EXERCISE DESCRIPTION – Copy out the data line by line exactly, from its start to the line bearing "syn_area_sq_um: 6210", inclusive.

DATA TO EXAMINE –
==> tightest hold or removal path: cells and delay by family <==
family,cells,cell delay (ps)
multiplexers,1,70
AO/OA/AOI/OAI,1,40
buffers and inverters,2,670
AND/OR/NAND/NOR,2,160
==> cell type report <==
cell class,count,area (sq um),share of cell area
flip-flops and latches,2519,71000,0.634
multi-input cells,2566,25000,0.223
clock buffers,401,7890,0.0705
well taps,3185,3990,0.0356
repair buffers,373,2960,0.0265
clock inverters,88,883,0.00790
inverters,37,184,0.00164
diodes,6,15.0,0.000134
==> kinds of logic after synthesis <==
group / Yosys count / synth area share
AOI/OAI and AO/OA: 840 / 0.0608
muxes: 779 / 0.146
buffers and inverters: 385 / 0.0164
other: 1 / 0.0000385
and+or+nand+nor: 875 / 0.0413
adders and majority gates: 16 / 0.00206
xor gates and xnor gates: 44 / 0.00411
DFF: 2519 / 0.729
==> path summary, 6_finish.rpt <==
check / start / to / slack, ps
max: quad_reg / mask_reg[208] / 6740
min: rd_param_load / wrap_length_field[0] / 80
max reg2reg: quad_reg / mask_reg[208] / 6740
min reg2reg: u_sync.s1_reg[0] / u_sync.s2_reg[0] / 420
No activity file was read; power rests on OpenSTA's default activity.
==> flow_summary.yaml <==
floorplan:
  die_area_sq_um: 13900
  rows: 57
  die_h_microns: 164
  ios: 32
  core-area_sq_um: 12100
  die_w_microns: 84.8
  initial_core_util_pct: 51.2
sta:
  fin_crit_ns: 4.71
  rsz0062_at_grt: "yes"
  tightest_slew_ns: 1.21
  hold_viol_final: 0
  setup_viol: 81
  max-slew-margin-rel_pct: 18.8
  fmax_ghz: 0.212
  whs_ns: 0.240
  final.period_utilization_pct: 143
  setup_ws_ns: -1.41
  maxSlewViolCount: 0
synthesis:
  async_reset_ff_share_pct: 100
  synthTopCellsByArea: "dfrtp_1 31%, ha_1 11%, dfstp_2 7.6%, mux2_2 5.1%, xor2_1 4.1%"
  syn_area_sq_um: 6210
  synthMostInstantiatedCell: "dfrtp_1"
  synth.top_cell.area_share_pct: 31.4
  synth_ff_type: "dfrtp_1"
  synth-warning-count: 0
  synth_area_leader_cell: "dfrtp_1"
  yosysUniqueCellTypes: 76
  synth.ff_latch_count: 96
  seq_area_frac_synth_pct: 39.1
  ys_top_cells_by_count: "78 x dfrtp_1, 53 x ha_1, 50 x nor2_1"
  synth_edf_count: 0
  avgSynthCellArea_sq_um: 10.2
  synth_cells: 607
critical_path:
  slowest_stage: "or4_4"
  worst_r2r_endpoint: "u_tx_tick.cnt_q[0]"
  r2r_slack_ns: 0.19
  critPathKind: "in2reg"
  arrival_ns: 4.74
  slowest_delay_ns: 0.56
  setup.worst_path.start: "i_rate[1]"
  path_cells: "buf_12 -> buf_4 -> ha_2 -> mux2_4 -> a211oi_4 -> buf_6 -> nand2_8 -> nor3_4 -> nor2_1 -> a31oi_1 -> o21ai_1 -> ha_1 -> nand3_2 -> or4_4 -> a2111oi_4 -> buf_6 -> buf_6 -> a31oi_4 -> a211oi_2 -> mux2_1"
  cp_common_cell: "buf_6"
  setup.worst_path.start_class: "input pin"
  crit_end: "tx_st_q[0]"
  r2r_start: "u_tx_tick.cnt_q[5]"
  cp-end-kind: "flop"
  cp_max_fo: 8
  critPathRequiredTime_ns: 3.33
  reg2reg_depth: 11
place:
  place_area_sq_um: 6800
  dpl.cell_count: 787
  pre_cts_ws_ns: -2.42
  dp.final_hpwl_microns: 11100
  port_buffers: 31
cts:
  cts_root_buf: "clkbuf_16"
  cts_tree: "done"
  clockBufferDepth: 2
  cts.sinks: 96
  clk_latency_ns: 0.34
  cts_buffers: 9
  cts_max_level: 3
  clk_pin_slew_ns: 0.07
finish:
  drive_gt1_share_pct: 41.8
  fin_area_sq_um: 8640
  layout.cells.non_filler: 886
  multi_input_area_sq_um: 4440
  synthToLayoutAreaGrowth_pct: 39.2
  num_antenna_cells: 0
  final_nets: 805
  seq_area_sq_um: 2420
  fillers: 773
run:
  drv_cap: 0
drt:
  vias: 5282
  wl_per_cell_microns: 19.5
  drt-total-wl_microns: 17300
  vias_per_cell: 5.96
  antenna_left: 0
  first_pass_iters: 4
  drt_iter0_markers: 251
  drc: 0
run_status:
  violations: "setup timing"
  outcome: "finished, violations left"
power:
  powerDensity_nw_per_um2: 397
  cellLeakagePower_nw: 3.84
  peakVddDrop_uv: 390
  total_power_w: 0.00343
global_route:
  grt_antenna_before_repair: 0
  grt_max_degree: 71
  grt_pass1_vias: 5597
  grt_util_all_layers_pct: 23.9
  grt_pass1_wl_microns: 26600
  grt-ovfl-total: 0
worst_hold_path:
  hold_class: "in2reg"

TASK OUTPUT –
==> tightest hold or removal path: cells and delay by family <==
family,cells,cell delay (ps)
multiplexers,1,70
AO/OA/AOI/OAI,1,40
buffers and inverters,2,670
AND/OR/NAND/NOR,2,160
==> cell type report <==
cell class,count,area (sq um),share of cell area
flip-flops and latches,2519,71000,0.634
multi-input cells,2566,25000,0.223
clock buffers,401,7890,0.0705
well taps,3185,3990,0.0356
repair buffers,373,2960,0.0265
clock inverters,88,883,0.00790
inverters,37,184,0.00164
diodes,6,15.0,0.000134
==> kinds of logic after synthesis <==
group / Yosys count / synth area share
AOI/OAI and AO/OA: 840 / 0.0608
muxes: 779 / 0.146
buffers and inverters: 385 / 0.0164
other: 1 / 0.0000385
and+or+nand+nor: 875 / 0.0413
adders and majority gates: 16 / 0.00206
xor gates and xnor gates: 44 / 0.00411
DFF: 2519 / 0.729
==> path summary, 6_finish.rpt <==
check / start / to / slack, ps
max: quad_reg / mask_reg[208] / 6740
min: rd_param_load / wrap_length_field[0] / 80
max reg2reg: quad_reg / mask_reg[208] / 6740
min reg2reg: u_sync.s1_reg[0] / u_sync.s2_reg[0] / 420
No activity file was read; power rests on OpenSTA's default activity.
==> flow_summary.yaml <==
floorplan:
  die_area_sq_um: 13900
  rows: 57
  die_h_microns: 164
  ios: 32
  core-area_sq_um: 12100
  die_w_microns: 84.8
  initial_core_util_pct: 51.2
sta:
  fin_crit_ns: 4.71
  rsz0062_at_grt: "yes"
  tightest_slew_ns: 1.21
  hold_viol_final: 0
  setup_viol: 81
  max-slew-margin-rel_pct: 18.8
  fmax_ghz: 0.212
  whs_ns: 0.240
  final.period_utilization_pct: 143
  setup_ws_ns: -1.41
  maxSlewViolCount: 0
synthesis:
  async_reset_ff_share_pct: 100
  synthTopCellsByArea: "dfrtp_1 31%, ha_1 11%, dfstp_2 7.6%, mux2_2 5.1%, xor2_1 4.1%"
  syn_area_sq_um: 6210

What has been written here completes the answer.